Welcome back to the parade, candy

Just in case you missed it, toward the end of last week’s story on the Custer City Council meeting, the council unanimously voted to amend its application for parade participation in the city by allowing candy to once again be thrown from parade floats, whether it be Gold Discovery Days, July 4, etc. The amendment was made at the request of the Custer Area Chamber of Commerce, and we applaud the chamber for requesting it and the city council for allowing this common sense and fun measure back into our parades.

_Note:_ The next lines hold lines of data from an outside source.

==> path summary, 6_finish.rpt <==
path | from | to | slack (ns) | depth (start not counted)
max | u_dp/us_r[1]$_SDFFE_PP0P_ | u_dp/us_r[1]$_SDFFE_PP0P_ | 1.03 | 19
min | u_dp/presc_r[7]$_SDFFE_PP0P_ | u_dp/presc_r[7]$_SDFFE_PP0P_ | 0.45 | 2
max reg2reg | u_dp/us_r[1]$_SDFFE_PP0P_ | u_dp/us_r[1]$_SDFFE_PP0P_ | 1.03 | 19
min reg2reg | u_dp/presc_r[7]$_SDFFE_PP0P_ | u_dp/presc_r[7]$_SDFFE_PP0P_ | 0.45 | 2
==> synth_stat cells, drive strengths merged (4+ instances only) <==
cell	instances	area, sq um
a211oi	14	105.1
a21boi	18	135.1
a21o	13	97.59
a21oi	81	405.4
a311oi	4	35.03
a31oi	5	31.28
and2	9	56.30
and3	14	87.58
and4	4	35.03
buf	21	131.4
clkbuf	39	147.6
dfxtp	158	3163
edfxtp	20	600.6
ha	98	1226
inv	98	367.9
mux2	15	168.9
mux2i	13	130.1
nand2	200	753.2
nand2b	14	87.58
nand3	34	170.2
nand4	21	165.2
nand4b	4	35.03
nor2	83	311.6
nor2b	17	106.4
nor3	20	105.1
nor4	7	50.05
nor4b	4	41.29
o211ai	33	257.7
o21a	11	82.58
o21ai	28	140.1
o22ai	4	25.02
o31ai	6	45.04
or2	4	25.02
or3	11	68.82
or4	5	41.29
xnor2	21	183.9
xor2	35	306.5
**config.mk**
```make
export PLATFORM = sky130hd
export DESIGN_NAME = lru_page_cache_table_core
export DESIGN_NICKNAME = d
export VERILOG_FILES = /design/src/rtl/core/lpc_pkg.sv /design/src/rtl/core/lpc_lookup.sv /design/src/rtl/core/lpc_table.sv /design/src/rtl/core/lru_page_cache_table_core.sv
export SDC_FILE = /design/constraint.sdc
export NUM_CORES = 1
export LEC_CHECK = 0
export BUFFER_PORTS_ARGS = -buffer_cell sky130_fd_sc_hd__buf_4
export CORE_MARGIN = 8
export CORE_UTILIZATION = 52
export CTS_CLUSTER_DIAMETER = 50
export DETAILED_ROUTE_END_ITERATION = 6
export PLACE_DENSITY_LB_ADDON = 0.15
export SLEW_MARGIN = 20
export SYNTH_ARGS = -nofsm -noshare
export SYNTH_HDL_FRONTEND = slang
export SYNTH_SLANG_ARGS = --single-unit
```
**constraint.sdc**
```tcl
create_clock -name clk_i -period 9.5 [get_ports clk_i]
set_input_delay 1.9 -clock clk_i [delete_from_list [all_inputs] [get_ports clk_i]]
set_output_delay 1.9 -clock clk_i [all_outputs]
set_load 0.02 [all_outputs]
```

The ability to throw candy from a parade entry was taken away by the council several years ago, likely at the request of an insurance company or after some incident in which there was a near-miss in terms of a parade watcher nearly being struck by a parade float while the person was attempting to pick up candy thrown from the float. We live in an overly-litigious society, and I’m sure the council wanted to cover its backside by eliminating candy from parades. If there is no temptation to pick up candy out in the street, the likelihood some unaware child will be struck by a parade float is lessened. We get it.

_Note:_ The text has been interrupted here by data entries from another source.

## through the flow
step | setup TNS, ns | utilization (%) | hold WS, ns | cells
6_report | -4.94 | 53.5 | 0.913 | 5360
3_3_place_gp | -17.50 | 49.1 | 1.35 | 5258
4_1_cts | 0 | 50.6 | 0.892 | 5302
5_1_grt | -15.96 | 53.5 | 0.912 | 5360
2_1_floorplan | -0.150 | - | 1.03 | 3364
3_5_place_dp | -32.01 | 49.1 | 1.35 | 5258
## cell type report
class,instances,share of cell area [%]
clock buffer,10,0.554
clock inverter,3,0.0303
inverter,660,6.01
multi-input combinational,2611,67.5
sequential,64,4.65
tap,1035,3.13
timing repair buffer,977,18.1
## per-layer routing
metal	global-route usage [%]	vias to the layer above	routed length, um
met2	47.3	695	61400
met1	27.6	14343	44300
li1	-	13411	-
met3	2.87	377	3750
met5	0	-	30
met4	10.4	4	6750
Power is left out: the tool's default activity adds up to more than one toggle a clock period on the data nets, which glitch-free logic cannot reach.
`config.mk`:
```
export PLATFORM = sky130hd
export DESIGN_NAME = ctbd_emit_flat
export DESIGN_NICKNAME = d
export VERILOG_FILES = /design/src/rtl/ctbd_pkg.sv /design/src/rtl/ctbd_if.sv /design/src/rtl/ctbd_emit.sv /design/src/flat_wrapper.sv
export SDC_FILE = /design/constraint.sdc
export NUM_CORES = 1
export LEC_CHECK = 0
export BUFFER_PORTS_ARGS = -buffer_cell sky130_fd_sc_hd__buf_4
export CAP_MARGIN = 20
export CORE_AREA = 2 2 157 159
export DETAILED_ROUTE_END_ITERATION = 6
export DIE_AREA = 0 0 159 161
export SLEW_MARGIN = 15
export SYNTH_ARGS = -nofsm -noshare
export SYNTH_HDL_FRONTEND = slang
export SYNTH_SLANG_ARGS = --single-unit
```
`constraint.sdc`:
```
create_clock -name clk -period 4.5 [get_ports clk]
set_clock_uncertainty 0.15 [all_clocks]
set_input_delay 0.225 -clock clk [delete_from_list [all_inputs] [get_ports clk]]
set_output_delay 0.225 -clock clk [all_outputs]
set_load 0.05 [all_outputs]
```
<file path="config.mk">
export PLATFORM = sky130hd
export DESIGN_NAME = ctbd_color_lane
export DESIGN_NICKNAME = d
export VERILOG_FILES = /design/src/rtl/ctbd_pkg.sv /design/src/rtl/ctbd_color_lane.sv
export SDC_FILE = /design/constraint.sdc
export NUM_CORES = 1
export LEC_CHECK = 0
export BUFFER_PORTS_ARGS = -buffer_cell sky130_fd_sc_hd__buf_2
export CAP_MARGIN = 20
export CORE_ASPECT_RATIO = 1.2
export CORE_MARGIN = 2
export CORE_UTILIZATION = 57
export CTS_CLUSTER_SIZE = 16
export DETAILED_ROUTE_END_ITERATION = 10
export HOLD_SLACK_MARGIN = 0.15
export PLACE_DENSITY = 0.89
export SETUP_SLACK_MARGIN = 0.2
export SLEW_MARGIN = 20
export SYNTH_ARGS = -nofsm -noshare
export SYNTH_HDL_FRONTEND = slang
export SYNTH_SLANG_ARGS = --single-unit
</file>
<file path="constraint.sdc">
create_clock -name clk -period 10.2 [get_ports clk]
set_clock_uncertainty 0.15 [all_clocks]
set_input_delay 2.04 -clock clk [delete_from_list [all_inputs] [get_ports clk]]
set_output_delay 2.04 -clock clk [all_outputs]
set_load 0.01 [all_outputs]
</file>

We also get that life is full of risks, at which picking candy off a parade route is well down toward the bottom.
It’s fine for the city not to want to be sued. But candy on parade routes is what a parade is all about. Watching children scramble for the candy is part of a parade, and we can’t safeguard everybody from everything. Here’s a novel idea—how about putting the onus for the safety of a child along a parade route on—get ready to have your mind blown—the parents?
It’s not some stranger on a float’s responsibility to make sure a child doesn’t get struck by a float, and it’s certainly not the City of Custer’s job to make sure that doesn’t happen. No, that responsibility falls on the parent or guardian who brought the child to the parade. If you don’t want to take responsibility for the child you bring to a parade, don’t bring them. Problem solved.

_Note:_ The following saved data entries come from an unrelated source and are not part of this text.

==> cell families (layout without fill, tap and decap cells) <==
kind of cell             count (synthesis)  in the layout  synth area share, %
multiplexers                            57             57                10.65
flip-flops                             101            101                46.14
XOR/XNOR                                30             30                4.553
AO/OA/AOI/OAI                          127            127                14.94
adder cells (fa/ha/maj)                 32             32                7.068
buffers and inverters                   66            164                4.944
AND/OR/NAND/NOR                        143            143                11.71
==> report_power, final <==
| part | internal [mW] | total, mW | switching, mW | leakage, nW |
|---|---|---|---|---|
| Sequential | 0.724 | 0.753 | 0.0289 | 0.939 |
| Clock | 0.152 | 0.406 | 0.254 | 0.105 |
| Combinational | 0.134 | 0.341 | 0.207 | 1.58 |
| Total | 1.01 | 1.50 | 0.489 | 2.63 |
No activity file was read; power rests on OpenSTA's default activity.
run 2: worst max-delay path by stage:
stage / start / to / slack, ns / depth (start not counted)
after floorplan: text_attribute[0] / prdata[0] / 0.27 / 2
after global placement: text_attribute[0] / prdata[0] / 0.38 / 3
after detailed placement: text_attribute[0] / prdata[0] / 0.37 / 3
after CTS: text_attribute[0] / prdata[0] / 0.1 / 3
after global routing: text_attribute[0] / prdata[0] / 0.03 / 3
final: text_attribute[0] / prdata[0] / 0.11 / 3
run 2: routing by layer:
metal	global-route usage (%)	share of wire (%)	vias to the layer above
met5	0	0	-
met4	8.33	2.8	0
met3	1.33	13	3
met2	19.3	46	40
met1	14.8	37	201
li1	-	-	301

We know people will sue over anything. Every time we write something someone doesn’t like (even if it’s factual, or merely an opinion piece) almost instantly there is a threat of “contacting their lawyer.” As an aside, people really need to brush up what constitutes libel and slander. Reporting the facts from a meeting don’t quite meet that bar. Sorry.
 But, the city requires indemnification waivers to participate in a parade, and it can’t possibly police every single person in a parade or along the route. Let’s put some coins back in the personal responsibility column, and welcome candy back to our parades with open arms. Common sense ruled the day on this one, and we love it.